Session: 753 APS Arterial Baroreflex Function and Blood Pressure Regulation Poster Session
(753.7) Potentiation of GABAergic synaptic transmission by diazepam acutely increases resting beat-to-beat blood pressure variability in young adults
Monday, April 4, 2022
10:15 AM – 12:15 PM
Location: Exhibit/Poster Hall A-B - Pennsylvania Convention Center
Poster Board Number: E432
André Teixeira (University of Guelph), Massimo Nardone (University of Guelph), Milena Samora (University of Brasilia), Igor Fernandes (University of Brasilia), Plinio Ramos (University of Brasilia), Jeann Sabino-Carvalho (University of Brasilia), Djalma Ricardo (University of Brasilia), Philip Millar (University of Guelph), Lauro Vianna (University of Brasilia)
Introduction: Resting beat-to-beat blood pressure (BP) variability is a powerful predictor of cardiovascular events and end-organ damage. Recent studies indicate that resting beat-to-beat BP variability possesses greater prognostic value when compared with traditional 24-h ambulatory or home-based BP monitoring. However, despite the well-recognized clinical significance of resting beat-to-beat BP variability, its underlying mechanisms remain incompletely understood. The sympathetic nervous system is critical for BP regulation. Given that the sympathetic pre-motor neurons are highly regulated by inhibitory GABAergic interneurons, it is reasonable to speculate that GABA receptors may contribute to the beat-to-beat BP variability. However, this hypothesis has not been tested experimentally before. Therefore, in this study, we tested the hypothesis that a potentiation of GABAergic synaptic transmission by diazepam would acutely increase resting beat-to-beat blood pressure variability in humans.

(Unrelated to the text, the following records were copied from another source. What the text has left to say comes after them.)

--- src/rtl/pulse_meas.sv ---
// Measures one pulse against a start event: start-to-rise delay and high width, in BUS_CLK cycles.
// Byte-wide register interface; both inputs pass through matched synchronisers and edge detectors.
module pulse_meas #(
  parameter int         ABUSWIDTH = 16,
  parameter logic [7:0] VERSION   = 8'd1
) (
  input  logic                 BUS_CLK,
  input  logic                 BUS_RST_N,
  input  logic [ABUSWIDTH-1:0] BUS_ADD,
  input  logic [7:0]           BUS_DATA_IN,
  input  logic                 BUS_RD,
  input  logic                 BUS_WR,
  output logic [7:0]           BUS_DATA_OUT,
  input  logic                 EXT_START,
  input  logic                 PULSE_IN,
  output logic                 DONE
);

  typedef enum logic [2:0] {
    S_IDLE       = 3'd0,
    S_WAIT_START = 3'd1,
    S_WAIT_RISE  = 3'd2,
    S_WAIT_FALL  = 3'd3,
    S_DONE       = 3'd4
  } state_t;

  state_t      state_r, state_nxt_s;
  logic        ext_meta_r, ext_sync_r, ext_prev_r;
  logic        pls_meta_r, pls_sync_r, pls_prev_r;
  logic        ext_rise_s, pls_val_s, pls_old_s, pls_rise_s, pls_fall_s;
  logic [1:0]  conf_r;
  logic [15:0] lim_r, lim_act_r;
  logic        inv_r;
  logic [15:0] delay_r, width_r, tcnt_r, tcnt_inc_s;
  logic        timeout_r, done_r, armed_r;
  logic        srst_s, arm_s, tout_hit_s, to_s;
  logic [7:0]  rdata_s;

  assign srst_s     = BUS_WR && (BUS_ADD == ABUSWIDTH'(0));
  assign arm_s      = BUS_WR && (BUS_ADD == ABUSWIDTH'(1)) && BUS_DATA_IN[0] &&
                      ((state_r == S_IDLE) || (state_r == S_DONE));
  assign tcnt_inc_s = tcnt_r + 16'd1;
  assign tout_hit_s = (lim_act_r != 16'd0) && (tcnt_inc_s == lim_act_r);

  // Inversion is applied to both the current and previous sample so a change of INV at arm never fakes an edge.
  assign ext_rise_s = ext_sync_r & ~ext_prev_r;
  assign pls_val_s  = pls_sync_r ^ inv_r;
  assign pls_old_s  = pls_prev_r ^ inv_r;
  assign pls_rise_s = pls_val_s & ~pls_old_s;
  assign pls_fall_s = ~pls_val_s & pls_old_s;

  assign DONE = done_r;

  // Input synchronisers and edge history; kept out of soft reset so a fresh arm cannot see a stale edge.
  always_ff @(posedge BUS_CLK or negedge BUS_RST_N) begin
    if (!BUS_RST_N) begin
      {ext_meta_r, ext_sync_r, ext_prev_r} <= 3'b000;
      {pls_meta_r, pls_sync_r, pls_prev_r} <= 3'b000;
    end else begin
      ext_meta_r <= EXT_START;
      ext_sync_r <= ext_meta_r;
      ext_prev_r <= ext_sync_r;
      pls_meta_r <= PULSE_IN;
      pls_sync_r <= pls_meta_r;
      pls_prev_r <= pls_sync_r;
    end
  end

  // Bus-visible configuration registers.
  always_ff @(posedge BUS_CLK or negedge BUS_RST_N) begin
    if (!BUS_RST_N) begin
      conf_r <= 2'b00;
      lim_r  <= 16'd0;
    end else if (srst_s) begin
      conf_r <= 2'b00;
      lim_r  <= 16'd0;
    end else if (BUS_WR) begin
      case (BUS_ADD)
        ABUSWIDTH'(2): conf_r      <= BUS_DATA_IN[1:0];
        ABUSWIDTH'(3): lim_r[7:0]  <= BUS_DATA_IN;
        ABUSWIDTH'(4): lim_r[15:8] <= BUS_DATA_IN;
        default:       conf_r      <= conf_r;
      endcase
    end else begin
      conf_r <= conf_r;
    end
  end

  // Measurement FSM next state; an edge takes priority over a coincident timeout.
  always_comb begin
    state_nxt_s = state_r;
    to_s        = 1'b0;
    case (state_r)
      S_IDLE, S_DONE: begin
        if (arm_s) state_nxt_s = conf_r[0] ? S_WAIT_START : S_WAIT_RISE;
        else       state_nxt_s = state_r;
      end
      S_WAIT_START: begin
        if (ext_rise_s) state_nxt_s = S_WAIT_RISE;
        else            state_nxt_s = state_r;
      end
      S_WAIT_RISE: begin
        if (pls_rise_s) begin
          state_nxt_s = S_WAIT_FALL;
        end else if (tout_hit_s) begin
          state_nxt_s = S_DONE;
          to_s        = 1'b1;
        end else begin
          state_nxt_s = state_r;
        end
      end
      S_WAIT_FALL: begin
        if (pls_fall_s) begin
          state_nxt_s = S_DONE;
        end else if (tout_hit_s) begin
          state_nxt_s = S_DONE;
          to_s        = 1'b1;
        end else begin
          state_nxt_s = state_r;
        end
      end
      default: state_nxt_s = S_IDLE;
    endcase
  end

  // FSM state, status flags, latched settings and saturating counters.
  always_ff @(posedge BUS_CLK or negedge BUS_RST_N) begin
    if (!BUS_RST_N) begin
      state_r <= S_IDLE;  done_r  <= 1'b0;  armed_r   <= 1'b0;  timeout_r <= 1'b0;
      delay_r <= 16'd0;   width_r <= 16'd0; tcnt_r    <= 16'd0;
      inv_r   <= 1'b0;    lim_act_r <= 16'd0;
    end else if (srst_s) begin
      state_r <= S_IDLE;  done_r  <= 1'b0;  armed_r   <= 1'b0;  timeout_r <= 1'b0;
      delay_r <= 16'd0;   width_r <= 16'd0; tcnt_r    <= 16'd0;
      inv_r   <= 1'b0;    lim_act_r <= 16'd0;
    end else begin
      state_r <= state_nxt_s;
      done_r  <= (state_nxt_s == S_DONE);
      armed_r <= (state_nxt_s == S_WAIT_START) || (state_nxt_s == S_WAIT_RISE) ||
                 (state_nxt_s == S_WAIT_FALL);
      if (arm_s) begin
        delay_r   <= 16'd0;
        width_r   <= 16'd0;
        tcnt_r    <= 16'd0;
        timeout_r <= 1'b0;
        inv_r     <= conf_r[1];
        lim_act_r <= lim_r;
      end else if (state_r == S_WAIT_RISE) begin
        delay_r   <= (delay_r == 16'hFFFF) ? delay_r : delay_r + 16'd1;
        tcnt_r    <= tcnt_inc_s;
        timeout_r <= timeout_r | to_s;
      end else if (state_r == S_WAIT_FALL) begin
        width_r   <= (width_r == 16'hFFFF) ? width_r : width_r + 16'd1;
        tcnt_r    <= tcnt_inc_s;
        timeout_r <= timeout_r | to_s;
      end else begin
        tcnt_r <= tcnt_r;
      end
    end
  end

  // Read multiplexer.
  always_comb begin
    rdata_s = 8'h00;
    case (BUS_ADD)
      ABUSWIDTH'(0): rdata_s = VERSION;
      ABUSWIDTH'(1): rdata_s = {5'b00000, timeout_r, done_r, armed_r};
      ABUSWIDTH'(2): rdata_s = {6'b000000, conf_r};
      ABUSWIDTH'(3): rdata_s = lim_r[7:0];
      ABUSWIDTH'(4): rdata_s = lim_r[15:8];
      ABUSWIDTH'(5): rdata_s = delay_r[7:0];
      ABUSWIDTH'(6): rdata_s = delay_r[15:8];
      ABUSWIDTH'(7): rdata_s = width_r[7:0];
      ABUSWIDTH'(8): rdata_s = width_r[15:8];
      default:       rdata_s = 8'h00;
    endcase
  end

  // Registered read data, held until the next read strobe.
  always_ff @(posedge BUS_CLK or negedge BUS_RST_N) begin
    if (!BUS_RST_N)  BUS_DATA_OUT <= 8'h00;
    else if (srst_s) BUS_DATA_OUT <= 8'h00;
    else if (BUS_RD) BUS_DATA_OUT <= rdata_s;
    else             BUS_DATA_OUT <= BUS_DATA_OUT;
  end

endmodule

Methods: In 40 (17 females) young, normotensive adults, resting beat-to-beat BP (finger photoplethysmography) was continuously measured for 5-10 min, 60 min after the oral administration of either diazepam (10 mg) or placebo. The experiments were conducted in a randomized, double-blinded, placebo-controlled and crossover design. Stroke volume was estimated from the BP waveform (ModelFlow) permitting the calculation of cardiac output (CO) and total peripheral resistance (TPR). Parameters of variability included the standard deviation, range, interquartile range (the difference between the 25th and 75th percentiles within-subject), the coefficient of variation [(SD/mean) x 100], and the average real variability. Additionally, direct recordings of muscle sympathetic nerve activity (MSNA, microneurography) were obtained in a subset of subjects (n=13) and the gain of arterial baroreflex control of MSNA (sympathetic baroreflex) and heart rate (cardiac baroreflex), as well as signal-averaged sympathetic transduction of blood pressure calculated.
Results: Compared to placebo, diazepam significantly increased the standard deviation of systolic (4.7 ± 1.4 vs. 5.7 ± 1.5 mmHg, P = 0.001), diastolic (3.8 ± 1.2 vs. 4.5 ± 1.2 mmHg, P = 0.007) and mean BP (3.8 ± 1.1 vs. 4.5 ± 1.1 mmHg, P = 0.002), as well as CO (469 ± 149 vs. 626 ± 259 ml/min, P lt; 0.001) and TPR (1.0 ± 0.3 vs. 1.4 ± 0.6 mmHg/l/min, P lt; 0.001). Similar results were found using all indices of variability. Furthermore, diazepam reduced resting MSNA burst frequency (placebo: 22 ± 6 bursts/min vs. diazepam: 18 ± 8 bursts/min, P = 0.025) without affecting cardiac or sympathetic baroreflex sensitivity. However, the peak increase in mean BP following a spontaneous burst of MSNA (i.e., sympathetic transduction) was accentuated after diazepam administration.
Conclusion: This is the first study to indicate that GABAA receptors may play a role in resting beat-to-beat BP variability. These findings advance our current understanding of the neural network mechanisms contributing to the resting beat-to-beat BP variability in young adults.